§ **WHAT IS EXPECTED**
For each record below, write an exact copy.

_ _ _ _ _

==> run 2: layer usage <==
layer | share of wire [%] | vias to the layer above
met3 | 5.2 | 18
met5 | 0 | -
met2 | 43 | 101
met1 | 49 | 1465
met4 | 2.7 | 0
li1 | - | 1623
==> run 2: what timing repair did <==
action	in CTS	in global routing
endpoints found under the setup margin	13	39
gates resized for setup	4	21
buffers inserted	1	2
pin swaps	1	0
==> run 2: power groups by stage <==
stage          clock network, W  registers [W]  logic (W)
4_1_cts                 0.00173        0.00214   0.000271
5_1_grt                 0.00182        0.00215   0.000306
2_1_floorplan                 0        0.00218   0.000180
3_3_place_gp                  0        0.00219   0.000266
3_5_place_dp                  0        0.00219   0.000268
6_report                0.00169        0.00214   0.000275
$ cat src/flat_wrapper.sv
// flat-port wrapper written by rule: the top's interface ports become plain ports
module tsa_sensor_end_flat 
#(
    parameter int MEASURE_CYC = `TSA_MEASURE_MS * `TSA_CLK_KHZ,
    parameter int COMMIT_CYC = `TSA_COMMIT_MS * `TSA_CLK_KHZ,
    parameter int RELOAD_CYC = `TSA_RELOAD_US * `TSA_CLK_KHZ / 1000,
                                
    parameter logic [7:0] FAMILY = 8'h5a,
    parameter logic [47:0] SERIAL = 48'h0123_4567_89ab
)
  (sys_clk, rst_n, parasite_pin, sense_temp, temp_result, alarm_flag, job_busy, link_init_pulse, link_byte_stb, link_byte_val, link_slot_stb, link_strong_pullup, link_bit_stb, link_bit_val);
  tsa_link_if link_i ();
  input wire logic sys_clk;
  input wire logic rst_n;
  input wire logic parasite_pin;
  input wire logic [15:0] sense_temp;
  output logic [15:0] temp_result;
  output logic alarm_flag;
  output logic job_busy;
  input wire logic [$bits(link_i.init_pulse)-1:0] link_init_pulse;
  input wire logic [$bits(link_i.byte_stb)-1:0] link_byte_stb;
  input wire logic [$bits(link_i.byte_val)-1:0] link_byte_val;
  input wire logic [$bits(link_i.slot_stb)-1:0] link_slot_stb;
  input wire logic [$bits(link_i.strong_pullup)-1:0] link_strong_pullup;
  output wire logic [$bits(link_i.bit_stb)-1:0] link_bit_stb;
  output wire logic [$bits(link_i.bit_val)-1:0] link_bit_val;
  assign link_i.init_pulse = link_init_pulse;
  assign link_i.byte_stb = link_byte_stb;
  assign link_i.byte_val = link_byte_val;
  assign link_i.slot_stb = link_slot_stb;
  assign link_i.strong_pullup = link_strong_pullup;
  assign link_bit_stb = link_i.bit_stb;
  assign link_bit_val = link_i.bit_val;
  tsa_sensor_end #(.MEASURE_CYC(MEASURE_CYC), .COMMIT_CYC(COMMIT_CYC), .RELOAD_CYC(RELOAD_CYC), .FAMILY(FAMILY), .SERIAL(SERIAL)) u_core (.sys_clk(sys_clk), .rst_n(rst_n), .link(link_i), .parasite_pin(parasite_pin), .sense_temp(sense_temp), .temp_result(temp_result), .alarm_flag(alarm_flag), .job_busy(job_busy));
endmodule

_ _ _ _ _

§ **ANSWER AREA**
==> run 2: layer usage <==
layer | share of wire [%] | vias to the layer above
met3 | 5.2 | 18
met5 | 0 | -
met2 | 43 | 101
met1 | 49 | 1465
met4 | 2.7 | 0
li1 | - | 1623
==> run 2: what timing repair did <==
action	in CTS	in global routing
endpoints found under the setup margin	13	39
gates resized for setup	4	21
buffers inserted	1	2
pin swaps	1	0
==> run 2: power groups by stage <==
stage          clock network, W  registers [W]  logic (W)
4_1_cts                 0.00173        0.00214   0.000271
5_1_grt                 0.00182        0.00215   0.000306
2_1_floorplan                 0        0.00218   0.000180
3_3_place_gp                  0        0.00219   0.000266
3_5_place_dp                  0        0.00219   0.000268
6_report                0.00169        0.00214   0.000275
$ cat src/flat_wrapper.sv
// flat-port wrapper written by rule: the top's interface ports become plain ports
module tsa_sensor_end_flat 
#(
    parameter int MEASURE_CYC = `TSA_MEASURE_MS * `TSA_CLK_KHZ,
    parameter int COMMIT_CYC = `TSA_COMMIT_MS * `TSA_CLK_KHZ,
    parameter int RELOAD_CYC = `TSA_RELOAD_US * `TSA_CLK_KHZ / 1000,
                                
    parameter logic [7:0] FAMILY = 8'h5a,
    parameter logic [47:0] SERIAL = 48'h0123_4567_89ab
)
  (sys_clk, rst_n, parasite_pin, sense_temp, temp_result, alarm_flag, job_busy, link_init_pulse, link_byte_stb, link_byte_val, link_slot_stb, link_strong_pullup, link_bit_stb, link_bit_val);
  tsa_link_if link_i ();
  input wire logic sys_clk;
  input wire logic rst_n;
  input wire logic parasite_pin;
  input wire logic [15:0] sense_temp;
  output logic [15:0] temp_result;
  output logic alarm_flag;
  output logic job_busy;
  input wire logic [$bits(link_i.init_pulse)-1:0] link_init_pulse;
  input wire logic [$bits(link_i.byte_stb)-1:0] link_byte_stb;
  input wire logic [$bits(link_i.byte_val)-1:0] link_byte_val;
  input wire logic [$bits(link_i.slot_stb)-1:0] link_slot_stb;
  input wire logic [$bits(link_i.strong_pullup)-1:0] link_strong_pullup;
  output wire logic [$bits(link_i.bit_stb)-1:0] link_bit_stb;
  output wire logic [$bits(link_i.bit_val)-1:0] link_bit_val;
  assign link_i.init_pulse = link_init_pulse;
  assign link_i.byte_stb = link_byte_stb;
  assign link_i.byte_val = link_byte_val;
  assign link_i.slot_stb = link_slot_stb;
  assign link_i.strong_pullup = link_strong_pullup;
  assign link_bit_stb = link_i.bit_stb;
  assign link_bit_val = link_i.bit_val;
  tsa_sensor_end #(.MEASURE_CYC(MEASURE_CYC), .COMMIT_CYC(COMMIT_CYC), .RELOAD_CYC(RELOAD_CYC), .FAMILY(FAMILY), .SERIAL(SERIAL)) u_core (.sys_clk(sys_clk), .rst_n(rst_n), .link(link_i), .parasite_pin(parasite_pin), .sense_temp(sense_temp), .temp_result(temp_result), .alarm_flag(alarm_flag), .job_busy(job_busy));
endmodule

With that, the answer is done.